Al ver su situación, sus padres decidieron internarlo durante ocho meses en la corporación Sembrando vencedores, allí cumplió los 16. Cuando salió del lugar recayó, como temía que lo vieran con los ojos rojos por la marihuana, empezó a consumir ‘Perico’.
El Bronx que conocía ya no estaba y Sofía había desaparecido. Se reencontró con Catalina, primero hacían una parada en el “Sanber”, la zona que se convirtió en el principal expendio de drogas después de la caída del Bronx, ubicado en el barrio San Bernardo, para comprar lo que iban a consumir y después iban de fiesta al barrio aledaño: El Restrepo. Para conseguir dinero empezó a robar, su grupo de amigos ya lo hacía, entonces no vio ningún problema con ello. “Si yo veía la cuadra sola y alguien viniendo, yo le quitaba sus pertenencias”, dice John. En diciembre del 2016 sus padres lo volvieron a internar, esta vez durante seis meses. Allí validó el colegio y se graduó; no obstante, cuando salió, volvió a recaer. Cumplió los 17 y entró a la universidad Cafam para estudiar un técnico en software que nunca terminó. Trabajaba en la papelería de su familia, le pagaban 30 mil pesos diarios y él los ahorraba durante 15 días para después gastarlo en tusi, una droga sintética de un llamativo color rosado, y alcohol. Cuando sus padres se enteraron lo metieron a la fundación Caminemos juntos: educar es amar, allí estuvo un año, un mes y 15 días. Apenas salió, volvió a recaer. Su vida parecía una obra del romanticismo: la historia de un hombre que vaga por un mundo desconocido que lucha por lograr un ideal inalcanzable que, cuando está a un paso de alcanzar, desaparece.

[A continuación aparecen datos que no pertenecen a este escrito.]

--- config.mk ---
export PLATFORM = sky130hd
export DESIGN_NAME = pipe_ctrl
export DESIGN_NICKNAME = d
export VERILOG_FILES = /design/src/rtl/pipe_ctrl_pkg.sv /design/src/rtl/pipe_ctrl_sat.sv /design/src/rtl/pipe_ctrl.sv
export SDC_FILE = /design/constraint.sdc
export NUM_CORES = 1
export LEC_CHECK = 0
export CORE_MARGIN = 8
export CORE_UTILIZATION = 30
export DETAILED_ROUTE_END_ITERATION = 6
export PLACE_DENSITY_LB_ADDON = 0.3
export SYNTH_ARGS = -nofsm -noshare
export SYNTH_HDL_FRONTEND = slang
export SYNTH_HIERARCHICAL = 1
export SYNTH_SLANG_ARGS = --single-unit
--- constraint.sdc ---
create_clock -name clk -period 3 [get_ports clk]
set_input_delay 0.3 -clock clk [delete_from_list [all_inputs] [get_ports clk]]
set_output_delay 0.3 -clock clk [all_outputs]
set_load 0.02 [all_outputs]
--- src/rtl/pipe_ctrl_pkg.sv ---
// Shared types and encodings for the pipeline stall/flush/halt controller.
package pipe_ctrl_pkg;

  typedef enum logic [1:0] {
    CTRL_RUN    = 2'd0,
    CTRL_DRAIN  = 2'd1,
    CTRL_HALTED = 2'd2
  } ctrl_state_e;

  localparam int STALL_W  = 5;
  localparam int FLUSH_W  = 2;
  localparam int STALL_PC = 0;

  // Stall bus: [0]PC [1]IF/ID [2]ID/EX [3]EX/MEM [4]MEM/WB
  localparam logic [STALL_W-1:0] STALL_NONE    = 5'b00000;
  localparam logic [STALL_W-1:0] STALL_FETCH   = 5'b00001;
  localparam logic [STALL_W-1:0] STALL_LOADUSE = 5'b00011;
  localparam logic [STALL_W-1:0] STALL_EXBUSY  = 5'b00111;
  localparam logic [STALL_W-1:0] STALL_ALL     = 5'b11111;

  // Flush bus: [0]IF/ID [1]ID/EX
  localparam logic [FLUSH_W-1:0] FLUSH_NONE = 2'b00;
  localparam logic [FLUSH_W-1:0] FLUSH_IFID = 2'b01;
  localparam logic [FLUSH_W-1:0] FLUSH_IDEX = 2'b10;
  localparam logic [FLUSH_W-1:0] FLUSH_BOTH = 2'b11;

endpackage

Aprendió a cocinar tusi y empezó a vender ‘puntos’: dosis personales de la droga distribuidas en pequeñas bolsas de cierre hermético. Lo que ganaba se lo gastaba en fiestas, más drogas y alcohol. Como el negocio no le daba muchas ganancias, comenzó a robar a diario. “Me fui al centro y le quité a una señora el celular, un Huawei P20 Lite, me acuerdo tanto. Le quité 80 mil pesos en efectivo y ella no hacía nada. Entonces yo le dije ‘usted por qué no grita’”, narra John. Segundos después se dio cuenta de que debajo del saco cuello tortuga que llevaba la mujer tenía un collar de oro y lo robó. Se ganó un millón 500 mil pesos con el collar y 120 mil pesos con el celular.

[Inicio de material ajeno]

$ cat config.mk
export PLATFORM = sky130hd
export DESIGN_NAME = flit_tx_channel
export DESIGN_NICKNAME = d
export VERILOG_FILES = /design/src/rtl/flit_pkg.sv /design/src/rtl/flit_out_stage.sv /design/src/rtl/flit_tx_channel.sv
export SDC_FILE = /design/constraint.sdc
export NUM_CORES = 1
export LEC_CHECK = 0
export CORE_MARGIN = 2
export CORE_UTILIZATION = 43
export DETAILED_ROUTE_END_ITERATION = 12
export PLACE_DENSITY = 0.84
export SYNTH_ARGS = -nofsm -noshare
export SYNTH_HDL_FRONTEND = slang
export SYNTH_SLANG_ARGS = --single-unit
$ cat constraint.sdc
create_clock -name clk -period 4.6 [get_ports clk]
set_input_delay 1.15 -clock clk [delete_from_list [all_inputs] [get_ports clk]]
set_output_delay 1.15 -clock clk [all_outputs]
set_load 0.02 [all_outputs]
$ cat src/rtl/flit_pkg.sv
// ----------------------------------------------------------------------------
// flit_pkg
// Shared definitions for the flit transmitter: flit type codes, flit field
// positions, the downstream FIFO depth, the transmitter state encoding and
// helpers that assemble the 31-bit flit body (everything except bit 31).
// ----------------------------------------------------------------------------
package flit_pkg;

   // Flit type codes carried in [TYPE_HI:TYPE_LO]; 2'b00 is never sent
   localparam logic [1:0] FLIT_HEAD = 2'b01;
   localparam logic [1:0] FLIT_BODY = 2'b10;
   localparam logic [1:0] FLIT_TAIL = 2'b11;

   // Field positions inside a flit
   localparam int TYPE_HI = 30;
   localparam int TYPE_LO = 29;
   localparam int DEST_HI = 28;
   localparam int DEST_LO = 25;
   localparam int LEN_HI  = 24;
   localparam int LEN_LO  = 20;
   localparam int SRC_HI  = 19;
   localparam int SRC_LO  = 16;

   // Depth of the downstream router input FIFO fed by this channel
   localparam int FIFO_DEPTH = 6;

   typedef enum logic {
      ST_IDLE    = 1'b0,
      ST_PAYLOAD = 1'b1
   } tx_state_e;

   // Header flit without bit 31: type, dest, len, source id, low half zero
   function automatic logic [30:0] make_header(input logic [3:0] dest,
                                               input logic [4:0] len,
                                               input logic [3:0] src);
      logic [30:0] f;
      f                   = '0;
      f[TYPE_HI:TYPE_LO]  = FLIT_HEAD;
      f[DEST_HI:DEST_LO]  = dest;
      f[LEN_HI:LEN_LO]    = len;
      f[SRC_HI:SRC_LO]    = src;
      return f;
   endfunction

   // Body or tail flit without bit 31: type code over the payload word
   function automatic logic [30:0] make_data(input logic [1:0]  typ,
                                             input logic [28:0] data);
      return {typ, data};
   endfunction

endpackage

$ cat src/rtl/flit_out_stage.sv
// ----------------------------------------------------------------------------
// flit_out_stage
// One-entry registered output stage in front of the downstream FIFO write
// port. Holds dout/in_val while the FIFO reports full, clears in_val once the
// flit is delivered, and reports out_free so a new flit can be loaded on the
// same edge the current one leaves (no bubbles).
//
// Optional feature (macro FLIT_PARITY_EN): when defined, dout[31] carries even
// parity over dout[30:0], computed at load time. When undefined, dout[31] is
// tied to 0.
//
// Ports:
//   clk_i       clock
//   reset_i     synchronous active-high reset
//   load_i      load flit_i this edge (only honoured when out_free_o)
//   flit_i      flit bits [30:0] to load
//   full_ext_i  downstream FIFO full
//   out_free_o  stage empty or its flit is delivered this edge
//   in_val_o    registered flit valid
//   dout_o      registered flit
// ----------------------------------------------------------------------------
module flit_out_stage (
   input  logic        clk_i,
   input  logic        reset_i,
   input  logic        load_i,
   input  logic [30:0] flit_i,
   input  logic        full_ext_i,
   output logic        out_free_o,
   output logic        in_val_o,
   output logic [31:0] dout_o
);

   logic        in_val_q, in_val_d;
   logic [31:0] dout_q, dout_d;
   logic        par_bit;

`ifdef FLIT_PARITY_EN
   // Even parity: total number of ones across all 32 bits is even
   assign par_bit = ^flit_i;
`else
   assign par_bit = 1'b0;
`endif

   // Free when empty, or when the held flit transfers on this edge
   assign out_free_o = !in_val_q || !full_ext_i;

   always_comb begin
      in_val_d = in_val_q;
      dout_d   = dout_q;
      if (load_i && out_free_o) begin
         in_val_d = 1'b1;
         dout_d   = {par_bit, flit_i};
      end else if (out_free_o) begin
         // Delivered (or already empty) with nothing new: drop valid, keep data
         in_val_d = 1'b0;
      end
   end

   always_ff @(posedge clk_i) begin
      if (reset_i) begin
         in_val_q <= 1'b0;
         dout_q   <= 32'h0;
      end else begin
         in_val_q <= in_val_d;
         dout_q   <= dout_d;
      end
   end

   assign in_val_o = in_val_q;
   assign dout_o   = dout_q;

endmodule

$ cat src/rtl/flit_tx_channel.sv
// ----------------------------------------------------------------------------
// flit_tx_channel
// Output-channel transmitter: turns a packet request plus a payload stream
// into header/body/tail flits and pushes them into the downstream router's
// input FIFO through a one-entry registered output stage. One packet in
// flight; sustains one flit per cycle while the FIFO is not full, including
// across packet boundaries.
//
// Optional feature (macro FLIT_PARITY_EN): even parity in dout[31], handled
// inside flit_out_stage.
//
// Parameters:
//   SRC_ID   source router id placed in header [19:16]
//   MAX_LEN  largest legal payload length (1..31)
//
// Ports:
//   clk, reset          clock, synchronous active-high reset
//   pkt_req/dest/len    packet request (held until pkt_ack)
//   pkt_ack, err_len    request consumed / rejected for illegal length
//   pl_data/val/rdy     payload stream handshake
//   full_ext            downstream FIFO full
//   dout, in_val        registered flit and valid to downstream
//   busy                packet in progress or flit pending
// ----------------------------------------------------------------------------
module flit_tx_channel
   import flit_pkg::*;
#(
   parameter logic [3:0] SRC_ID  = 4'd0,
   parameter int         MAX_LEN = 16
) (
   input  logic        clk,
   input  logic        reset,
   input  logic        pkt_req,
   input  logic [3:0]  pkt_dest,
   input  logic [4:0]  pkt_len,
   output logic        pkt_ack,
   output logic        err_len,
   input  logic [28:0] pl_data,
   input  logic        pl_val,
   output logic        pl_rdy,
   input  logic        full_ext,
   output logic [31:0] dout,
   output logic        in_val,
   output logic        busy
);

   localparam logic [4:0] MAX_LEN_L = 5'(MAX_LEN);

   tx_state_e   state_q, state_d;
   logic [4:0]  cnt_q, cnt_d;
   logic        out_free;
   logic        load;
   logic [30:0] flit;
   logic        len_ok;

   assign len_ok = (pkt_len != 5'd0) && (pkt_len <= MAX_LEN_L);

   // State and remaining-payload counter
   always_ff @(posedge clk) begin
      if (reset) begin
         state_q <= ST_IDLE;
         cnt_q   <= 5'd0;
      end else begin
         state_q <= state_d;
         cnt_q   <= cnt_d;
      end
   end

   // Next state
   always_comb begin
      state_d = state_q;
      case (state_q)
         ST_IDLE:    if (pkt_req && len_ok && out_free) state_d = ST_PAYLOAD;
         ST_PAYLOAD: if (pl_val && out_free && cnt_q == 5'd1) state_d = ST_IDLE;
         default:    state_d = ST_IDLE;
      endcase
   end

   // Outputs, flit selection and counter update. Handshake outputs are
   // combinational so a held request is consumed exactly once; they are
   // forced low while reset is asserted.
   always_comb begin
      pkt_ack = 1'b0;
      err_len = 1'b0;
      pl_rdy  = 1'b0;
      load    = 1'b0;
      flit    = '0;
      cnt_d   = cnt_q;
      if (!reset) begin
         case (state_q)
            ST_IDLE: begin
               if (pkt_req) begin
                  if (!len_ok) begin
                     // Rejected requests do not need the output stage
                     pkt_ack = 1'b1;
                     err_len = 1'b1;
                  end else if (out_free) begin
                     pkt_ack = 1'b1;
                     load    = 1'b1;
                     flit    = make_header(pkt_dest, pkt_len, SRC_ID);
                     cnt_d   = pkt_len;
                  end
               end
            end
            ST_PAYLOAD: begin
               pl_rdy = out_free;
               if (pl_val && out_free) begin
                  load  = 1'b1;
                  flit  = make_data((cnt_q == 5'd1) ? FLIT_TAIL : FLIT_BODY,
                                    pl_data);
                  cnt_d = cnt_q - 5'd1;
               end
            end
            default: ;
         endcase
      end
   end

   flit_out_stage u_out (
      .clk_i      (clk),
      .reset_i    (reset),
      .load_i     (load),
      .flit_i     (flit),
      .full_ext_i (full_ext),
      .out_free_o (out_free),
      .in_val_o   (in_val),
      .dout_o     (dout)
   );

   assign busy = (state_q == ST_PAYLOAD) || in_val;

endmodule

==> out/metrics.cfg <==
[outcome]
status=complete, no violations

[timing]
period_needed_ns=4.350
tns_ns=0
hold_viol=0
drv_slew=0
holdWs_ns=0.4600
setup_viol=0
finalCritPeriodShare=0.9457
rsz0062_at_grt=no
max_freq_mhz=229.9
clock_skew_ns=0.005458

[floorplanning]
dieArea_um2=4346
rows=22
fp.dieW_um=65.93
initial_core_util=0.4504
core_um2=3661
die_height_um=65.93
io_pins=80

[pwr]
switchingPower_mw=0.2167
pwr-share-clk=0.302
power.internal_mw=0.5625
p_total_mw=0.7792
leakage_nw=0.9669
ir_worst_vdd_mv=0.1315
seqPwrFrac=0.464
p_comb_frac=0.234
p_sw_frac=0.2782
power_density_nw_per_um2=308.2

[place]
placed_area_um2=2434
io_buffers=78
hpwl_um=3173
post-place-cells=286
place_congestion=0.7646

[clock_network]
cts_root_buf=clkbuf_8
clock_sinks=38
cts.reportedPaths.clkPinSlew_ns=0.08
clock_latency_ns=0.28
htreeDepth=2
holdBufCountCts=0
cts_tree=yes
cts_buffers=5
cts_buffer_depth=2
ctsResizeCount=0
cts_setup_buffers=0

[yosys]
avgSynthCellArea_um2=9.816
syn_area_um2=1649
syn-instance-count=168
synth_top_area_frac=0.4613
ys_warn_count=0
yosys.area_share.simple=0.2049
synth.distinct_cells=40
synth-seq-cells=38
synth_fa_ha_area_frac=0.01517
yosys.area_share.xor_xnor=0.009863
syn-num-nets=213
synth_compound_area_frac=0.2420
ys_seq_area_frac=0.4613
synth_mux_area_frac=0.009105
synth_top_family_by_area=compound AO/OA/AOI/OAI gates
synth.area.top_cells=dfxtp_1 46%, a22o_2 12%, nor2_1 6.1%
yosys.area.top_type=dfxtp_1

[cells_and_area]
antenna_cells=0
final_cell_mix=78 x clkdlybuf4s50_1, 38 x dfxtp_1, 27 x nor2_1, 19 x a22o_2, 10 x nand2_1
fin_cells=294
n_fill_cell=289
final_area_um2=2529
drive_above_1_share=0.1748
areaGrowthSynthToFinish_pct=53.34
final_common_cell=clkdlybuf4s50_1
nets=290

[routing]
wire_per_inst_um=14.59
vias=1523
first_pass_iters=4
drt_iter0_markers=84
drcViolationCount=0
wirelength_um=4288
vias_per_cell=5.180
ant_nets=0

[worst_setup_path]
crit_type=input pin to output pin
crit_path_max_fanout=5
arrival_ns=3.20
crit_required_ns=3.45
cp-start-kind=input pin
cp-end-kind=output pin

[global_route]
grtUsageMet3=0.05792
grt_use_met2=0.3321
grt_usage=0.2036
grt_pass1_wl_um=6727
grt_use_met1=0.2455
antenna_found_initial=0
grt_pass1_vias=1436
grt_max_degree=22
grt-ovfl-total=0
grt_busiest_layer=met2

[min_path]
min_path_type=register to register

[run]
cap_violations=0

[sequential cells by signal (all words and copies together), names as in the netlist]
signal / cells
u_out.dout_o: 31
state_q: 1
u_out.in_val_o: 1
cnt_q: 5
[Yosys cell counts, drive strengths merged]
library cell	instances
a21o	2
inv	4
and4	1
mux2	1
or2	1
a21oi	9
and3	1
a32o	1
xnor2	1
o31ai	1
nor2	29
o211ai	1
nor4	10
nand3	2
a221oi	1
and2b	1
nand4b	1
conb	1
nor3	5
a211oi	1
dlygate4sd1	1
o21ai	6
buf	5
dfxtp	38
nand2	10
o2bb2ai	1
a31o	2
ha	2
o311a	1
a31oi	1
a21boi	1
a22o	20
clkbuf	4
and2	2
[power by group through the flow]
stage / Clock [mW] / Sequential [mW] / Combinational, mW
2_1_floorplan: 0 / 0.386 / 0.0812
3_3_place_gp: 0 / 0.368 / 0.180
3_5_place_dp: 0 / 0.369 / 0.182
4_1_cts: 0.242 / 0.362 / 0.183
5_1_grt: 0.258 / 0.364 / 0.196
6_report: 0.235 / 0.362 / 0.182
[per-stage QoR]
step           setup WS, ns  utilization
4_1_cts              0.2357       0.6907
2_1_floorplan         1.172            -
3_5_place_dp         0.2418       0.6647
6_report             0.2498       0.6907
3_3_place_gp         0.3019       0.6647
5_1_grt              0.1773       0.6907
[logic make-up (layout without fill, tap and decap cells)]
family,Yosys count,in the layout
other cells,1,1
buf+inv,14,92
mux,1,1
xor+xnor,1,1
flops,38,38
compound gates,48,48
simple gates,63,63
fa+ha+maj,2,2
[worst max-delay path, cell delays in order]
cell and delay [ns]:
clkdlybuf4s50_1 0.49, nor4_4 0.45, xnor2_2 0.18, a211oi_1 0.28, clkdlybuf4s50_1 0.64
[final timing paths]
path | cells after the start | slack, ns | startpoint | to
max reg2reg | 5 | 2.64 | state_q | u_out.dout_o[0]
min reg2reg | 1 | 0.46 | u_out.dout_o[30] | u_out.dout_o[30]
max | 5 | 0.25 | pkt_len[3] | pkt_ack
min | 1 | 0.46 | u_out.dout_o[30] | u_out.dout_o[30]
[final cells by class]
cell class | instances | area (µm²) | share of cell area
timing repair buffer | 80 | 795.8 | 0.3147
tap | 48 | 60.06 | 0.02375
multi-input combinational | 116 | 802.0 | 0.3172
clock buffer | 6 | 82.58 | 0.03266
sequential | 38 | 760.7 | 0.3008
inverter | 4 | 15.01 | 0.005938
clock inverter | 2 | 12.51 | 0.004948
[metal layers]
layer	wire [µm]	part of all wire
met5	0	0
met4	75	0.017
met3	341	0.080
met2	2012	0.47
met1	1858	0.43
Power figures use the tool's default switching activity.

Empezó la pandemia y cumplió 19. “Toqué fondo”, dice. Volvió a la fundación, ya no consume, ni roba. “Robar es una fantasía, un día estás en un restaurante caro y al otro estás en la casa con un cigarrillo comiendo pan con gaseosa. Es ‘paila’”, dice. La tierra seca no consiguió marchitarlo. Le causó heridas y cegó su juicio. Le quitó su adolescencia y lo marcó de por vida. No obstante, vive.